I had really hoped today was going to be great, but I didn't fare so well. I woke up this morning and things were smooth sailing. Our water turned back on after our pipes unfroze and I had one of the best showers ever! That put me in a great mood! I was feeling good on the way to work, had a great conversation with Ryan, and my with my best friend (who I have recently had a few struggles with). Work was even going great tonight. We had three staff in my group, (we normally have just two), and we were able to get out of the dorm on our own to get things done. I called for my break about 8:15 after I finished passing meds and checked my phone. My dad had sent me a text message saying they were rushing my grandpa to the same hospital my grandma is currently in in North Kansas City. His pneumonia has worsened and he has severe fluid build-up on his legs and his congestion is horrible. I fell apart within seconds. Due to weather and working evenings I haven't been able to get up to see either one of them and now they are both in the hospital. I feel absolutely crushed that they are both so sick and there is nothing I can do. I am off work Monday morning and I intend to spend my entire day there between the two of them.

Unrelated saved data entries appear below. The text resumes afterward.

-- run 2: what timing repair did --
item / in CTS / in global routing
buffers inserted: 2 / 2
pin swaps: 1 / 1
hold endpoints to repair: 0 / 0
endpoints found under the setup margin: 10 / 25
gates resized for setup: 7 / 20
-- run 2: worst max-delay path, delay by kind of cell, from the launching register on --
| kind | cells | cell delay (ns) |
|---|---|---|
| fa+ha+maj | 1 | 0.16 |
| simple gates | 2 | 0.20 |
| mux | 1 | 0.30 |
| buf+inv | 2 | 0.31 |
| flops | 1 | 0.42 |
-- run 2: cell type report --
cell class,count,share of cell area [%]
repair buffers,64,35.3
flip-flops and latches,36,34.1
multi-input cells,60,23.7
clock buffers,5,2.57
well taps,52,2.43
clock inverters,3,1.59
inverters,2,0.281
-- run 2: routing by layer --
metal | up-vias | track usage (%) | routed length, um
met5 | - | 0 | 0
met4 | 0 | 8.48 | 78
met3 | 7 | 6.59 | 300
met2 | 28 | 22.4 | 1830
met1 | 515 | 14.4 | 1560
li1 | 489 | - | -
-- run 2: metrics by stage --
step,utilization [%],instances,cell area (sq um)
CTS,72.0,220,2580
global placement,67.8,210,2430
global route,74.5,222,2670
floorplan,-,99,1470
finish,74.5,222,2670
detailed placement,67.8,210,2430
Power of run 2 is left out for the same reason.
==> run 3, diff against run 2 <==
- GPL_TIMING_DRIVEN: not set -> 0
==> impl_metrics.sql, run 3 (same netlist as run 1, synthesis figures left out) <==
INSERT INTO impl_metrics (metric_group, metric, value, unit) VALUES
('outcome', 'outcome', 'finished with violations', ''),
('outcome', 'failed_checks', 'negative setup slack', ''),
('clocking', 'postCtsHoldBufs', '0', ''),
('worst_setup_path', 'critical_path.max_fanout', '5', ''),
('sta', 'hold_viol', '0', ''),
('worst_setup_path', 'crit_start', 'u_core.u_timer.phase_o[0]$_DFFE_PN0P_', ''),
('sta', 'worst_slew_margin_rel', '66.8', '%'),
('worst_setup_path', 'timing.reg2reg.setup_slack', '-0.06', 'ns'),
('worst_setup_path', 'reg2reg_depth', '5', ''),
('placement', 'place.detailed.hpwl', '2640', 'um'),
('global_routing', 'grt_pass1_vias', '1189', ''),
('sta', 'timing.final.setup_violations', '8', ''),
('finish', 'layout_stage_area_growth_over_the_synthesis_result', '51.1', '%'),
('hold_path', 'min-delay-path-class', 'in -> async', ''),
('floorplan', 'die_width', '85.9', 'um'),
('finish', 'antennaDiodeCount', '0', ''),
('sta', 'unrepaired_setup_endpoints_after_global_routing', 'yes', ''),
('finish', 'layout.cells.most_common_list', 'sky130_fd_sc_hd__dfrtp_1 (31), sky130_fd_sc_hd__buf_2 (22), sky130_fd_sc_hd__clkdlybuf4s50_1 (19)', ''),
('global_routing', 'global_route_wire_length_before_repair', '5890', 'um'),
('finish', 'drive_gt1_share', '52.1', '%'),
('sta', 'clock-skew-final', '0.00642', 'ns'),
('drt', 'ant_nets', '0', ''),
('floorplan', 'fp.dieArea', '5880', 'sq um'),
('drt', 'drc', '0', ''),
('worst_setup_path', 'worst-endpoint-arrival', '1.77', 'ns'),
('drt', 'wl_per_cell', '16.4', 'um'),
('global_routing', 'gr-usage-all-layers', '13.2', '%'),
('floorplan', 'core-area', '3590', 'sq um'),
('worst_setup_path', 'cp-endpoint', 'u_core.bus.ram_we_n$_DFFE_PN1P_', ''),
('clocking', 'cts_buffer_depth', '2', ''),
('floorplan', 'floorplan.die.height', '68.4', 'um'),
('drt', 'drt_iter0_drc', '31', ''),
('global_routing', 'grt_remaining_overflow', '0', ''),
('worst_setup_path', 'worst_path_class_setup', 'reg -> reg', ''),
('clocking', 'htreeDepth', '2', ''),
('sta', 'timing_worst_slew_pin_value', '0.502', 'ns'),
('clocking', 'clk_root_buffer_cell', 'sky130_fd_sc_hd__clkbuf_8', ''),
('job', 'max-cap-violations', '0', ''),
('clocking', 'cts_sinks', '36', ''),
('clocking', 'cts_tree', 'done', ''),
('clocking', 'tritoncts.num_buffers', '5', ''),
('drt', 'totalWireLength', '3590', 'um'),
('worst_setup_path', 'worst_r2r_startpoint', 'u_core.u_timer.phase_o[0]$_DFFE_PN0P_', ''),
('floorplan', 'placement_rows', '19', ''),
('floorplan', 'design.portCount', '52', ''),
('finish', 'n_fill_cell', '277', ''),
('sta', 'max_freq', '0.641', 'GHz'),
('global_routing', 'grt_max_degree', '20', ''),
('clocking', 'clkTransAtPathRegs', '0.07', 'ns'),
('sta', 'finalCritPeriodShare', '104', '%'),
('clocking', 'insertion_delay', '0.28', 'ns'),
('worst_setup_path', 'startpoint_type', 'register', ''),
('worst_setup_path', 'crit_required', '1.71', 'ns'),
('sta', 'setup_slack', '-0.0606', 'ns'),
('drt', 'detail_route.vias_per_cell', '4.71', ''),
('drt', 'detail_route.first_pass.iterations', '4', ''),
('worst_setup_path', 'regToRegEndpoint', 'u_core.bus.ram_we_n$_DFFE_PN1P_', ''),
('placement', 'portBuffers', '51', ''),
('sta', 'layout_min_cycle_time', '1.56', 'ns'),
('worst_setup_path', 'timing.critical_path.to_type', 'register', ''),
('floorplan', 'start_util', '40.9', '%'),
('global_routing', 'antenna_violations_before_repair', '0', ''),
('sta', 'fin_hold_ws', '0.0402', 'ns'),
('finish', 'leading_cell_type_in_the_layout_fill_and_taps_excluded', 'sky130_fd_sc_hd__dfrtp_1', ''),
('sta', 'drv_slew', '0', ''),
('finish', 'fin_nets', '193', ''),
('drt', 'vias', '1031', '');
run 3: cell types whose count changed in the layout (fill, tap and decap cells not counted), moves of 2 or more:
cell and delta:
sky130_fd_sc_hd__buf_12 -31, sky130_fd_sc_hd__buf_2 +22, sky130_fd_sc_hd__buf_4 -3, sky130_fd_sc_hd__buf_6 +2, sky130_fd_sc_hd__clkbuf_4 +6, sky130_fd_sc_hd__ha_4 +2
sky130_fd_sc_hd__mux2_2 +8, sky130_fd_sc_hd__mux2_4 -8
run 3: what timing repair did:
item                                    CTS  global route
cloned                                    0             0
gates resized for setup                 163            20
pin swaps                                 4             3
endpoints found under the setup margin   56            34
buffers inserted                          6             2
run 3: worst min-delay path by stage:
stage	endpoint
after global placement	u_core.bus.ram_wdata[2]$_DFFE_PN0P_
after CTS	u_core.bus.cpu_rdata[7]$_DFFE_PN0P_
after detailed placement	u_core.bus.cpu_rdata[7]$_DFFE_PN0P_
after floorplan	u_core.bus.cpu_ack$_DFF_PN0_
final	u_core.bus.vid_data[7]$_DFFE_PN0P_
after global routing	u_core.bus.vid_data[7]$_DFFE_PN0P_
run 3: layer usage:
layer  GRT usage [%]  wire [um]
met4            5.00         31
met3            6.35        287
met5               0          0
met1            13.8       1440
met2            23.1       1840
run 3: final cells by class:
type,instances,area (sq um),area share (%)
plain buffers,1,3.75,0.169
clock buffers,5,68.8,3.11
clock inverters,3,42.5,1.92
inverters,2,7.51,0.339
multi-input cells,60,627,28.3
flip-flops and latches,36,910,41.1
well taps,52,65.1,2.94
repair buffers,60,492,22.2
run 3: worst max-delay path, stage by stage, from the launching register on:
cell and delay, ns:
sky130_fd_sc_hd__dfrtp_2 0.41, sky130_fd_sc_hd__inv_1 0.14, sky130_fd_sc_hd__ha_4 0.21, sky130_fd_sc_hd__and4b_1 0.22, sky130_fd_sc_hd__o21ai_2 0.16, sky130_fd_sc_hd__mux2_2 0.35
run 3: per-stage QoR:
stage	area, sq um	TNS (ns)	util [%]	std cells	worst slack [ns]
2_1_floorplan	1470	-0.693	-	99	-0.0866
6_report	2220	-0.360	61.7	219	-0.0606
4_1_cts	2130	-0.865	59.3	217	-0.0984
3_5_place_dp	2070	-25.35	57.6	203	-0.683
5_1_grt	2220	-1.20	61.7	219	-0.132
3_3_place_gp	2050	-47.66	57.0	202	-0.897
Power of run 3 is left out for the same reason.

Apparently grams is a little worse than she was sharing with me. Her meeting with the cardiologist didn't go so smoothly and the ultrasound showed what appeared to me a heart murmur that was not there before. They have her hooked up to a heart monitor 24 hours a day and are in talks about a defibrillator. She'll continue to be on this new monitor and medication after she returns home. I am glad that she is in this hospital thought because it is ranked one of the top cardiology hospitals in the state which is comforting considering my gramps has heart disease and congenital heart failure as well. They cannot be on the same floor however. She can't leave the cardiac floor because of her monitor and he can't leave his floor due to his illness. How terrible is that? My grams has a way of sweet talking people so I imagine she'll find a way to get down to see my gramps tomorrow. I just pray for a healthy, speedy recovery for the both of them. They are like a second set of parents to me and I would feel lost without them. I know I have been very blessed to have them in my life, especially since my other grams passed away suddenly almost three years ago right in front of me and I never knew my other gramps. I am ready for them, as are many, many other people, to be home and healthy again. They are loved be so, so many in their community.

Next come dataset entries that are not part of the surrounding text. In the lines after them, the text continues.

[config.mk]
export PLATFORM = sky130hd
export DESIGN_NAME = ltz_cdcs
export DESIGN_NICKNAME = d
export VERILOG_FILES = /design/src/rtl/ltz_cdcs.sv
export SDC_FILE = /design/constraint.sdc
export NUM_CORES = 1
export LEC_CHECK = 0
export CAP_MARGIN = 0
export CORE_AREA = 2 2 39 41
export CTS_CLUSTER_DIAMETER = 150
export DETAILED_ROUTE_END_ITERATION = 6
export DIE_AREA = 0 0 41 43
export HOLD_SLACK_MARGIN = 0.05
export PLACE_DENSITY = 0.51
export SETUP_SLACK_MARGIN = 0.5
export SLEW_MARGIN = 10
export SYNTH_ARGS = -nofsm -noshare
export SYNTH_HDL_FRONTEND = slang
export SYNTH_SLANG_ARGS = --single-unit
[constraint.sdc]
create_clock -name clk -period 3.8 [get_ports clk]
set_input_delay 0.76 -clock clk [delete_from_list [all_inputs] [get_ports clk]]
set_output_delay 0.76 -clock clk [all_outputs]
set_load 0.1 [all_outputs]
[src/rtl/ltz_cdcs.sv]
// CDC source-side stabiliser: paces multi-bit updates toward an asynchronous receiver
// so that each dout value stays stable for at least HOLD clocks, with a one-deep pending slot.
module ltz_cdcs #(
    parameter int unsigned WIDTH   = 1,
    parameter logic [WIDTH-1:0] INITVAL = {WIDTH{1'b0}},
    parameter int unsigned HOLD    = 8
) (
    input  logic             clk,
    input  logic             rst_n,
    input  logic [WIDTH-1:0] din,
    input  logic             din_vld,
    output logic             din_rdy,
    output logic [WIDTH-1:0] dout,
    output logic             dout_chg,
    output logic             busy
);

    // Guarded width keeps the counter legal long enough for the HOLD check to report.
    localparam int unsigned CW = (HOLD < 2) ? 1 : $clog2(HOLD);

    if (HOLD < 2) begin : g_bad_hold
        $error("ltz_cdcs: HOLD must be at least 2");
    end

    typedef enum logic {
        ST_IDLE = 1'b0,
        ST_HOLD = 1'b1
    } state_t;

    state_t           state;
    logic [CW-1:0]    cnt;
    logic             pend_vld;
    logic [WIDTH-1:0] pend;

    logic free;
    logic xfer;

    assign din_rdy = !pend_vld;
    assign busy    = (state == ST_HOLD) || pend_vld;
    assign free    = (state == ST_IDLE) || (cnt == '0);
    assign xfer    = din_vld && din_rdy;

    // Pending slot has priority at expiry; otherwise a fresh transfer loads directly.
    always_ff @(posedge clk or negedge rst_n) begin
        if (!rst_n) begin
            state    <= ST_IDLE;
            cnt      <= '0;
            pend_vld <= 1'b0;
            pend     <= INITVAL;
            dout     <= INITVAL;
            dout_chg <= 1'b0;
        end else begin
            dout_chg <= 1'b0;
            if (free) begin
                if (pend_vld) begin
                    pend_vld <= 1'b0;
                    if (pend != dout) begin
                        dout     <= pend;
                        cnt      <= CW'(HOLD - 1);
                        state    <= ST_HOLD;
                        dout_chg <= 1'b1;
                    end else begin
                        state <= ST_IDLE;
                    end
                end else if (xfer && (din != dout)) begin
                    dout     <= din;
                    cnt      <= CW'(HOLD - 1);
                    state    <= ST_HOLD;
                    dout_chg <= 1'b1;
                end else begin
                    state <= ST_IDLE;
                end
            end else begin
                cnt <= cnt - CW'(1);
                if (xfer) begin
                    pend     <= din;
                    pend_vld <= 1'b1;
                end
            end
        end
    end

endmodule

==> reports/results.ini <==
[status]
status = complete, no violations

[sta]
slew_violations = 0
max_freq_mhz = 365.3
hold_violations = 0
rsz0062_at_grt = false
fin_skew_ns = 0.001782
tightest_slew_ns = 0.9690
setup-tns-final_ns = 0
hold_ws_ns = 0.5467
relSlewSlack_pct = 35.20
finalSetupViolations = 0
fin_crit_sh_pct = 72.04
period_minus_slack_ns = 2.737

[synthesis]
synth_cell_type_count = 19
synth_top_cell_by_area = dfrtp_1
ys_ff_latch = 8
syn_area_per_cell_um2 = 10.70
ys_seq_area_share_pct = 46.78
syn_area_um2 = 427.9
syn_nets = 46
ys_warn_count = 0
synthTopCellsByArea = dfrtp_1, nor2_1, nor2b_4
synth_top_area_share_pct = 46.78
synthCells = 40

[placed_design]
hpwlAfterDp_um = 590.5
globalplace.congestion = 0.7089
port_buffers = 7
placed_area_um2 = 506.7

[clock_tree]
htree_levels = 1
cts_tree = yes
clk_latency_ns = 0.25
cts_sinks = 8
clk_pin_slew_worst_paths_ns = 0.05
root_buffer = clkbuf_4
clock_path_buffers = 2
cts-buffers-inserted = 3
cts_resized = 0
cts_hold_buffers = 0
postCtsSetupRepairBufs = 0

[setup_path]
critPathLaunch = pend_vld
cp.required_ns = 3.04
critPathKind = reg -> out
end_kind = output port
r2r-start = cnt[0]
cp.arrival_ns = 1.98
r2r_cells = 6
cp-start-kind = register
path_max_fanout = 5
r2r_slack_ns = 2.25
r2r-end = pend

[floorplan]
row_count = 14
die-area_um2 = 1763
die_h_um = 43
die_w_um = 41
ios = 8
core-area_um2 = 1384
start_util_pct = 30.92

[route]
ant_nets = 0
wl_per_cell_um = 11.58
drc = 0
routed_wl_um = 753
via_count = 297
drtIter0Drc = 5
drt-vias-per-instance = 4.569
drt_pass1_iterations = 4

[run]
max_cap_violations = 0

[hold_path]
hold_depth = 2
hold_path.class = reg -> reg
holdCritStartpoint = cnt[0]
min_to = cnt[0]

[grt]
grt_pass1_wl_mm = 1.331
gr-total-overflow = 0
grt_pass1_vias = 308
antenna_found_initial = 0
grt_start_max_net_pins = 10
grt.total_usage_pct = 11.87

[layout]
synthToLayoutAreaGrowth_pct = 23.68
diodes = 0
drive_gt1_share_pct = 20.41
finalInstanceArea_um2 = 529.3
layout.nets = 57
fillCellCount = 144
utilization_pct = 38.25

[flip-flops by register name, summed over array words and instances, names as in the netlist]
name / cells
dout_chg: 1
pend_vld: 1
state: 1
dout: 1
pend: 1
cnt: 3
[critical path, cell delays in order (launching register included)]
cell	delay (ns)
dfrtp_1	0.44
inv_1	0.14
clkdlybuf4s50_1	1.15
[metal layers]
metal  wire [µm]  up-vias  GRT usage, %
met5           0        -             0
met4           0        0         8.000
met1         318      140         13.62
li1            -      150             -
met3          40        0         4.712
met2         393        7         17.19
[Yosys cell counts, drive strengths merged]
library cell  number
dfrtp              8
xor2               2
or2                1
or2b               1
nand2b             1
a21oi              1
inv                4
mux2               1
ha                 2
a211oi             1
o22ai              1
nor3               1
nor2               8
nor2b              2
buf                1
nand2              2
a22oi              3
[cells by family after synthesis]
kind of cell / after synthesis / share of synthesized area, %
buffers and inverters: 5 / 6.139
XOR/XNOR: 2 / 4.094
AO/OA/AOI/OAI: 6 / 11.99
flip-flops: 8 / 46.78
adder cells (fa/ha/maj): 2 / 5.847
multiplexers: 1 / 3.508
AND/OR/NAND/NOR: 16 / 21.64
[worst max path at each step]
stage,to,slack [ns]
floorplan,din_rdy,1.97
global placement,busy,1.34
detailed placement,din_rdy,1.31
CTS,din_rdy,1.04
global route,din_rdy,0.97
finish,din_rdy,1.06
[stage by stage]
stage          setup slack (ns)  cells
6_report                  1.063     65
5_1_grt                  0.9659     65
4_1_cts                   1.038     65
3_5_place_dp              1.310     62
3_3_place_gp              1.344     62
2_1_floorplan             1.968     40
[cells in the final DEF (no fill, tap or decap), types with 2 or more instances in the layout]
cell type and instances:
nor2_1 8, dfrtp_1 8, clkdlybuf4s50_1 7, inv_1 4, clkbuf_4 3, nor2b_4 2
xor2_1 2, a22oi_1 2, ha_1 2
[final cells by class]
cell class / instances / area [µm²] / area share [%]
Clock buffer: 3 / 22.52 / 4.255
Timing Repair Buffer: 7 / 70.07 / 13.24
Sequential cell: 8 / 200.2 / 37.83
Inverter: 4 / 15.01 / 2.837
Tap cell: 16 / 20.02 / 3.783
Multi-Input combinational cell: 27 / 201.4 / 38.06
Power is left out: the tool's default activity adds up to more than one toggle a clock period on the data nets, which glitch-free logic cannot reach.
==> config.mk <==
export PLATFORM = sky130hd
export DESIGN_NAME = fault_reg_bank_flat
export DESIGN_NICKNAME = d
export VERILOG_FILES = /design/src/rtl/fault_pkg.sv /design/src/rtl/fault_reg_bank_if.sv /design/src/rtl/clk_wiz_0.sv /design/src/rtl/fault_reg_bank_maj_vote.sv /design/src/rtl/fault_reg_bank.sv /design/src/flat_wrapper.sv
export SDC_FILE = /design/constraint.sdc
export NUM_CORES = 1
export LEC_CHECK = 0
export BUFFER_PORTS_ARGS = -buffer_cell sky130_fd_sc_hd__clkbuf_2
export CORE_MARGIN = 3
export CORE_UTILIZATION = 65
export CTS_CLUSTER_SIZE = 10
export DETAILED_ROUTE_END_ITERATION = 10
export PLACE_DENSITY = 0.89
export SLEW_MARGIN = 10
export SYNTH_ARGS = -nofsm -noshare
export SYNTH_HDL_FRONTEND = slang
export SYNTH_HIERARCHICAL = 1
export SYNTH_SLANG_ARGS = --single-unit
==> constraint.sdc <==
create_clock -name sysclk_p -period 3.95 [get_ports sysclk_p]
set_clock_uncertainty 0.1 [all_clocks]
set_input_delay 0.395 -clock sysclk_p [delete_from_list [all_inputs] [get_ports sysclk_p]]
set_output_delay 0.395 -clock sysclk_p [all_outputs]
set_load 0.02 [all_outputs]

Work let me off early tonight because I was an extra and I was pretty upset. That rarely happens, but I am appreciative for the few caring supervisors that I work with. I tried to go to the hospital, but by the time I almost got there, they weren't letting anyone else in unless it was critical care. So I decided to keep myself occupied with errands. I went to Wal-Mart and got new supplies for work, went home to let Didymus out, and started laundry. I also filled out all of my cards for everybody's birthdays, Get Well cards, Anniversaries and such. I also got our massive amount of trash ready to be taken out Monday night since we couldn't get it out last week because of the weather.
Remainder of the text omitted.